→ Your assignment
Below are records. Copy every line with "wire" in it.

→ Provided records
### src/rpc_defs.vh
/*
 * register indices, field positions, reset values and timing counts
 * of the real-time counter and periodic tick block.
 * assumes: included by bare name into every design file that needs it.
 */
`ifndef RPC_DEFS_VH
`define RPC_DEFS_VH

// register indices; byte address is four times the index
`define RPC_IDX_CTL        6'h00
`define RPC_IDX_STATUS     6'h01
`define RPC_IDX_INTEN      6'h02
`define RPC_IDX_FLAGS      6'h03
`define RPC_IDX_TEMP       6'h04
`define RPC_IDX_DBG        6'h05
`define RPC_IDX_TRIM       6'h06
`define RPC_IDX_SRC        6'h07
`define RPC_IDX_COUNT      6'h08
`define RPC_IDX_TOP        6'h0A
`define RPC_IDX_CMP        6'h0C
`define RPC_IDX_TCTRL      6'h10
`define RPC_IDX_TSTATUS    6'h11
`define RPC_IDX_TINTEN     6'h12
`define RPC_IDX_TINTFLAGS  6'h13
`define RPC_IDX_TDBG       6'h15

// control_a fields
`define RPC_CA_STDBY       7
`define RPC_CA_PRESC_HI    6
`define RPC_CA_PRESC_LO    3
`define RPC_CA_CORR        2
`define RPC_CA_ON          0
`define RPC_CA_MASK        8'hFD

// calibration fields
`define RPC_CAL_SIGN       7
`define RPC_CAL_ERR_HI     6

// tick_control fields
`define RPC_TC_PER_HI      6
`define RPC_TC_PER_LO      3
`define RPC_TC_ON          0
`define RPC_TC_MASK        8'h79

// irq flag / enable bit positions
`define RPC_IRQ_WRAP       0
`define RPC_IRQ_MATCH      1
`define RPC_IRQ_TICK       0

// reset values
`define RPC_RST_8          8'h00
`define RPC_RST_CNT        16'h0000
`define RPC_RST_TOP        16'hFFFF
`define RPC_RST_CMP        16'h0000

// timing
`define RPC_SYNC_TICKS     2
`define RPC_CORR_INTERVAL  20'hF_4240
`define RPC_EVT_TOP_BIT    12

`endif

### src/rpc_sync_slot.v
/*
 * one write-crossing tracker: holds a pending flag from a register write
 * until the given number of slow-clock edges has passed, then pulses apply.
 * assumes: slowTick is a one-cycle pulse on mclk at each slow-clock edge.
 */
`timescale 1ns/1ns
`include "rpc_defs.vh"

module rpc_sync_slot #(
  parameter TICKS = `RPC_SYNC_TICKS
) (
  input  wire mclk,
  input  wire sys_rst,
  input  wire load,
  input  wire slowTick,
  output reg  pending_q,
  output reg  apply_q
);

  reg [3:0] cnt_q;

  // count slow edges while pending, apply after the last one
  always @(posedge mclk or posedge sys_rst) begin
    if (sys_rst) begin
      pending_q <= 1'b0;
      apply_q   <= 1'b0;
      cnt_q     <= 4'h0;
    end else begin
      apply_q <= 1'b0;
      if (load) begin
        pending_q <= 1'b1;
        cnt_q     <= 4'h0;
      end else if (pending_q && slowTick) begin
        if (cnt_q == TICKS[3:0] - 4'h1) begin
          pending_q <= 1'b0;
          apply_q   <= 1'b1;
        end
        cnt_q <= cnt_q + 4'h1;
      end
    end
  end

endmodule // rpc_sync_slot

→ Result
  input  wire mclk,
  input  wire sys_rst,
  input  wire load,
  input  wire slowTick,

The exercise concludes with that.